The decision to grant cert is as interesting for Trump’s other immunity claim — Trump’s even more frivolous claim that he can’t be prosecuted for stealing boxes and boxes of classified documents because his claimed decision to convert those government documents to his personal possession in violation of the Presidential Records Act is immune from prosecution, as well. I’ve seen some commentary that SCOTUS may have been trying to come up with a different solution but then decided to hear the case. If that’s true, the decision to hear the case came less than a week after Trump made that other claim of immunity, that he can steal classified documents with impunity. Who knows? It’s not before the court, but it may have affected their decision to hear the case.

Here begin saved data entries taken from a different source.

===== src/rtl/ps2_pkg.sv =====
// ps2_pkg: shared types and constants for the PS/2 keyboard MMIO receiver.
//   ps2_state_e - receiver FSM states (IDLE, RECV, CHECK)
//   FRAME_BITS  - bits per PS/2 frame (start, 8 data, parity, stop)
//   OFS_*       - register byte offsets from BASE_ADDR
package ps2_pkg;

   typedef enum logic [1:0] {
      IDLE  = 2'd0,
      RECV  = 2'd1,
      CHECK = 2'd2
   } ps2_state_e;

   localparam int unsigned FRAME_BITS = 11;
   localparam int unsigned CODE_W     = 8;

   localparam int unsigned OFS_DATA   = 0;
   localparam int unsigned OFS_STATUS = 4;
   localparam int unsigned OFS_ERRCNT = 8;

endpackage


===== src/rtl/sync_fifo.sv =====
// sync_fifo: single-clock FIFO with combinational head output.
//   clock, reset : system clock, synchronous active-high reset
//   push, wdata  : write request and data (accepted if not full, or if popping)
//   pop          : read request (ignored when empty)
//   rdata        : current head entry
//   full, empty  : occupancy flags; count: number of stored entries
module sync_fifo #(
   parameter int unsigned WIDTH = 8,
   parameter int unsigned DEPTH = 8
) (
   input  logic                     clock,
   input  logic                     reset,
   input  logic                     push,
   input  logic                     pop,
   input  logic [WIDTH-1:0]         wdata,
   output logic [WIDTH-1:0]         rdata,
   output logic                     full,
   output logic                     empty,
   output logic [$clog2(DEPTH):0]   count
);

   localparam int unsigned AW = $clog2(DEPTH);
   localparam int unsigned CW = AW + 1;

   logic [WIDTH-1:0] mem [DEPTH];
   logic [AW-1:0]    wr_ptr;
   logic [AW-1:0]    rd_ptr;
   logic [CW-1:0]    cnt_q;
   logic [CW-1:0]    cnt_d;
   logic             empty_q;
   logic             do_push;
   logic             do_pop;

   // A pop on a full FIFO frees the slot the simultaneous push needs;
   // a push into an empty FIFO is not visible to a same-cycle pop.
   assign full    = (cnt_q == CW'(DEPTH));
   assign empty   = empty_q;
   assign do_pop  = pop & ~empty_q;
   assign do_push = push & (~full | do_pop);
   assign cnt_d   = cnt_q + CW'(do_push) - CW'(do_pop);
   assign rdata   = mem[rd_ptr];
   assign count   = cnt_q;

   // Pointers, occupancy and empty flag
   always_ff @(posedge clock) begin
      if (reset) begin
         wr_ptr  <= '0;
         rd_ptr  <= '0;
         cnt_q   <= '0;
         empty_q <= 1'b1;
      end else begin
         if (do_push) wr_ptr <= wr_ptr + AW'(1);
         if (do_pop)  rd_ptr <= rd_ptr + AW'(1);
         cnt_q   <= cnt_d;
         empty_q <= (cnt_d == '0);
      end
   end

   // Storage array
   always_ff @(posedge clock) begin
      if (do_push) mem[wr_ptr] <= wdata;
   end

endmodule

The matter will be fully briefed by the time Jack Smith submits his brief to SCOTUS on April 8. So he can have two absurd claims of immunity to address, Trump’s claim he can steal the election with impunity, and Trump’s claim he can convert boxes and boxes of classified documents to do with as he pleases on the way out the door even if it violates the Presidential Records Act, a law passed specifically to apply to Presidents. One of the matters that had been hypothetical before the DC Circuit — that Trump might sell nuclear documents to our adversaries — has become concrete.

Given the question as posed by SCOTUS — Whether and if so to what extent does a former President enjoy presidential immunity from criminal prosecution for conduct alleged to involve official acts during his tenure in office? — I think SCOTUS may have been uncomfortable with the DC Circuit’s thin treatment of Trump’s argument that, without immunity, former Presidents could be prosecuted for things like approving the drone strike on Anwar al-Awlaki (note, when Trump raises this, he never mentions that he himself killed Awlaki’s daughter).

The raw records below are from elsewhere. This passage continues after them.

<file path="src/rtl/stack_ctrl.sv">
// Stack controller: arbitrates two requesters (CPU, interrupt unit) onto a
// single stack-pointer unit and a shared memory port. One push or pop is in
// flight at a time; memory waits are bounded by TIMEOUT cycles.
module stack_ctrl #(
   parameter int TIMEOUT = 255
) (
   input  logic        clk,
   input  logic        rst,
   input  logic        req0,
   input  logic        req1,
   input  logic        op0,
   input  logic        op1,
   input  logic [3:0]  id0,
   input  logic [3:0]  id1,
   input  logic [15:0] wdata0,
   input  logic [15:0] wdata1,
   output logic        done0,
   output logic        done1,
   output logic        err,
   output logic [15:0] rdata,
   output logic        s,
   output logic        push,
   output logic        pop,
   output logic [3:0]  arg,
   output logic        readIt,
   input  logic [15:0] stackAddr,
   input  logic        stackoverflow,
   output logic [15:0] mem_addr,
   output logic [15:0] mem_wdata,
   output logic        mem_we,
   output logic        mem_re,
   input  logic        mem_ack,
   input  logic [15:0] mem_rdata
);

   typedef enum logic [2:0] {
      IDLE = 3'd0,
      CMD  = 3'd1,
      WR   = 3'd2,
      RD   = 3'd3,
      REL  = 3'd4,
      DONE = 3'd5
   } state_t;

   // Last wait cycle: the counter starts at 0 on the first WR/RD cycle.
   localparam logic [7:0] TO_LAST = 8'(TIMEOUT - 1);

   state_t      state;
   state_t      state_nxt;
   logic        gnt;        // 0 = requester 0 owns the operation
   logic        last;       // requester granted most recently
   logic        op_q;       // 1 = push
   logic [3:0]  id_q;
   logic [15:0] wdata_q;
   logic [15:0] addr_q;
   logic        err_q;
   logic [15:0] rdata_q;
   logic [7:0]  cnt;
   logic        win;
   logic        timeout_hit;

   // On a tie the requester that was not granted last wins.
   assign win         = (req0 && req1) ? ~last : req1;
   assign timeout_hit = (cnt == TO_LAST);

   // State register.
   always_ff @(posedge clk or posedge rst) begin
      if (rst) begin
         state <= IDLE;
      end else begin
         state <= state_nxt;
      end
   end

   // Next-state selection.
   always_comb begin
      state_nxt = state;
      case (state)
         IDLE: begin
            if (req0 || req1) begin
               state_nxt = CMD;
            end else begin
               state_nxt = IDLE;
            end
         end
         CMD: begin
            if (op_q && stackoverflow) begin
               state_nxt = DONE;
            end else if (op_q) begin
               state_nxt = WR;
            end else begin
               state_nxt = RD;
            end
         end
         WR: begin
            if (mem_ack || timeout_hit) begin
               state_nxt = DONE;
            end else begin
               state_nxt = WR;
            end
         end
         RD: begin
            if (mem_ack) begin
               state_nxt = REL;
            end else if (timeout_hit) begin
               // Pointer is left untouched when the read never completes.
               state_nxt = DONE;
            end else begin
               state_nxt = RD;
            end
         end
         REL:     state_nxt = DONE;
         DONE:    state_nxt = IDLE;
         default: state_nxt = IDLE;
      endcase
   end

   // Operation latches, wait counter, error/result capture and round-robin pointer.
   always_ff @(posedge clk or posedge rst) begin
      if (rst) begin
         gnt     <= 1'b0;
         last    <= 1'b1;
         op_q    <= 1'b0;
         id_q    <= 4'd0;
         wdata_q <= 16'd0;
         addr_q  <= 16'd0;
         err_q   <= 1'b0;
         rdata_q <= 16'd0;
         cnt     <= 8'd0;
      end else begin
         case (state)
            IDLE: begin
               if (req0 || req1) begin
                  gnt     <= win;
                  op_q    <= win ? op1    : op0;
                  id_q    <= win ? id1    : id0;
                  wdata_q <= win ? wdata1 : wdata0;
               end
            end
            CMD: begin
               addr_q <= stackAddr;
               cnt    <= 8'd0;
               err_q  <= op_q & stackoverflow;
            end
            WR: begin
               if (mem_ack) begin
                  err_q <= 1'b0;
               end else if (timeout_hit) begin
                  err_q <= 1'b1;
               end else begin
                  cnt <= cnt + 8'd1;
               end
            end
            RD: begin
               if (mem_ack) begin
                  rdata_q <= mem_rdata;
               end else if (timeout_hit) begin
                  err_q <= 1'b1;
               end else begin
                  cnt <= cnt + 8'd1;
               end
            end
            REL: begin
               // Stack-pointer unit flags an empty stack while readIt is high.
               err_q <= stackoverflow;
            end
            DONE: begin
               last <= gnt;
            end
            default: begin
               cnt <= 8'd0;
            end
         endcase
      end
   end

   // Outputs decoded from registered state only, so they are glitch-free
   // with respect to the inputs and clear immediately on reset.
   always_comb begin
      s         = (state == CMD);
      push      = (state == CMD) &  op_q;
      pop       = (state == CMD) & ~op_q;
      arg       = ((state == CMD) || (state == REL)) ? id_q : 4'd0;
      readIt    = (state == REL);
      mem_we    = (state == WR);
      mem_re    = (state == RD);
      mem_addr  = ((state == WR) || (state == RD)) ? addr_q : 16'd0;
      mem_wdata = (state == WR) ? wdata_q : 16'd0;
      done0     = (state == DONE) & ~gnt;
      done1     = (state == DONE) &  gnt;
      err       = (state == DONE) &  err_q;
      rdata     = rdata_q;
   end

endmodule
</file>
<file path="config.mk">
export PLATFORM = sky130hd
export DESIGN_NAME = stack_ctrl
export DESIGN_NICKNAME = d
export VERILOG_FILES = /design/src/rtl/stack_ctrl.sv
export SDC_FILE = /design/constraint.sdc
export NUM_CORES = 1
export LEC_CHECK = 0
export CORE_UTILIZATION = 43
export DETAILED_ROUTE_END_ITERATION = 6
export GPL_ROUTABILITY_DRIVEN = 1
export GPL_TIMING_DRIVEN = 0
export HOLD_SLACK_MARGIN = 0.15
export PLACE_DENSITY = 0.82
export SYNTH_ARGS = -nofsm -noshare
export SYNTH_HDL_FRONTEND = slang
export SYNTH_SLANG_ARGS = --single-unit
</file>
<file path="constraint.sdc">
create_clock -name clk -period 2.5 [get_ports clk]
set_clock_uncertainty 0.15 [all_clocks]
set_input_delay 0.5 -clock clk [delete_from_list [all_inputs] [get_ports clk]]
set_output_delay 0.5 -clock clk [all_outputs]
set_load 0.03 [all_outputs]
</file>
# Word-level counts from Yosys, hierarchy flattened
# Cells that the tools add are included.
# op_classes
mul	0
n_shift	0
n_bitwise	10
n_reduce_logical	14
n_eq_ne	9
mux	21
div	0
add_sub_neg	1
n_lt_le_gt_ge	0
# op_table
cell	count
two-way mux 16 bit	3
two-way mux 8 bit	2
one-hot mux 8 bit (2 select lines)	1
one-hot mux 3 bit (5 select lines)	1
two-way mux 3 bit	4
adder 8 x 1 -> 8 bit (second input constant)	1
equality test 8 bit (second input constant)	1
two-way mux 4 bit	2
two-way mux 1 bit	7
bitwise AND 1 bit	6
equality test 3 x 2 -> 1 bit (second input constant)	2
equality test 3 bit (second input constant)	2
!= test 2 bit (second input constant)	3
AND reduction 2 bit	3
logical OR 1 bit	4
NOT 1 bit	4
one-hot mux 1 bit (4 select lines)	1
nonzero test 4 bit	1
equality test 3 x 1 -> 1 bit (second input constant)	1
logical NOT 3 bit	1
AND reduction 3 bit	1
OR reduction 3 bit	1
logical AND 1 bit	2
OR reduction 2 bit	1
# totals
regBits	67
n_memories	0
ramBits	0
elab_cells	65
output_inout_bits	61
rom_bits	0
latch_bits	0

# Depth between registers and ports, before layout
# depth
depth_word	4
depth_mapped	7
mapped_depth_nobuf	7

# Least setup slack after synthesis
# OpenSTA, ideal clock, no wires.
# synth_path
kind	reg-to-output
startpoint	reg state[2]
endpoint	out mem_wdata[10]
path_stages_with_launch	5
setup_slack_ns	0.229
arrival_time_ns	1.621
cell_sequence	dfrtp_1 -> nand2b_1 -> nor2_1 -> clkbuf_1 -> and2_1
# synth_between
elab_chain_cells	2
# synth_lines
element	line_no	source
from (decl)	48	state_t state;
from (signal assigned)	71	state <= state_nxt;
equality test 3 x 2 -> 1 bit	-	
named net mem_we	30	output logic mem_we,
two-way mux 16 bit	188	mem_wdata = (state == WR) ? wdata_q : 16'd0;
to (decl)	29	output logic [15:0] mem_wdata,
# The timed path passes the listed nets, and every way through them passes these cells.

# Worst setup path after layout
# layout_path
startpoint	reg state[2]
endpoint	out mem_wdata[15]
# layout_between
elab_chain_cells	2
# layout_lines
element	line_no
equality test 3 x 2 -> 1 bit	188
two-way mux 16 bit	188
# Every way passes these cells.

Former President Trump argues that criminal liability for former Presidents risks chilling Presidential action while in office and opening the floodgates to meritless and harassing prosecution. These risks do not overcome “the public interest in fair and accurate judicial proceedings,” which “is at its height in the criminal setting.” Vance, 140 S. Ct. at 2424.

Former President Trump first asserts that the prospect of potential post-Presidency criminal liability would inhibit a sitting President’s ability to act “fearlessly and impartially,” citing the “especially sensitive duties” of the President and the need for “bold and unhesitating action.”

There has to be something that distinguishes such actions from those charged against Trump. That something is likely the conversion of the Presidency to one’s own personal benefit. It’s not in the DC Circuit opinion and needs to be — all the more so given that, in Florida, Trump is claiming that he could legally simply convert boxes and boxes of classified documents to his personal property, even though the Presidential Records Act prohibits it.

It’s not in the DC Circuit opinion. But something like that has to be, some measure to distinguish the ordinary unlawful stuff Presidents are asked to authorize on behalf of the country and the venal stuff Trump did to benefit himself.

Tomorrow, Judge Cannon will hold a hearing to discuss how to schedule that trial. Her original schedule included six months of things after pretrial motions, which would put her schedule at September as well (though she’s obviously more likely to stall until after the election). But one thing she can expect is that, by June, Trump’s immunity claim will be resolved.

Update: Here’s the language from Trump’s brief that addresses this problem.

The panel opinion ignores the long history of real-world examples of Presidents engaging in actual behavior that political opponents viewed as egregious and “criminal.” Instead, keying on the Special Counsel’s arguments, the panel fretted about lurid hypotheticals that have never occurred in 234 years of history, almost certainly never will occur, and would virtually certainly result in impeachment and Senate conviction (thus authorizing criminal prosecution) if they did occur—such as a hypothetical President corruptly ordering the assassination of political rivals through “SEAL Team Six.” D.C. Cir. Oral Arg Tr. 10:19-21. Such hypotheticals provide fodder for histrionic media coverage, but they are a poor substitute for legal and historical analysis. Confronted with real-world hypotheticals—such as President Obama’s killing of U.S. citizens by drone strike—the Special Counsel conceded below that Presidential immunity from criminal prosecution for official acts likely exists and would apply, directly contradicting the “categorical,” App’x 20A, holdings to the contrary of both the appellate panel and the trial court. D.C. Cir. Oral Arg Tr. 49:18-22 (Special Counsel admitting that a “drone strike” where “civilians were killed … might be the kind of place in which the Court would properly recognize some kind of immunity”). Further, the logical presupposition of such speculative hypotheticals—i.e., that the Founders supposedly must have intended that no alleged Presidential misdeed could ever escape prosecution—is plainly incorrect and contradicts the basic premises of a system of separated powers. “While the separation of powers may prevent us from righting every wrong, it does so in order to ensure that we do not lose liberty.” Morrison, 487 U.S. at 710 (Scalia, J., dissenting).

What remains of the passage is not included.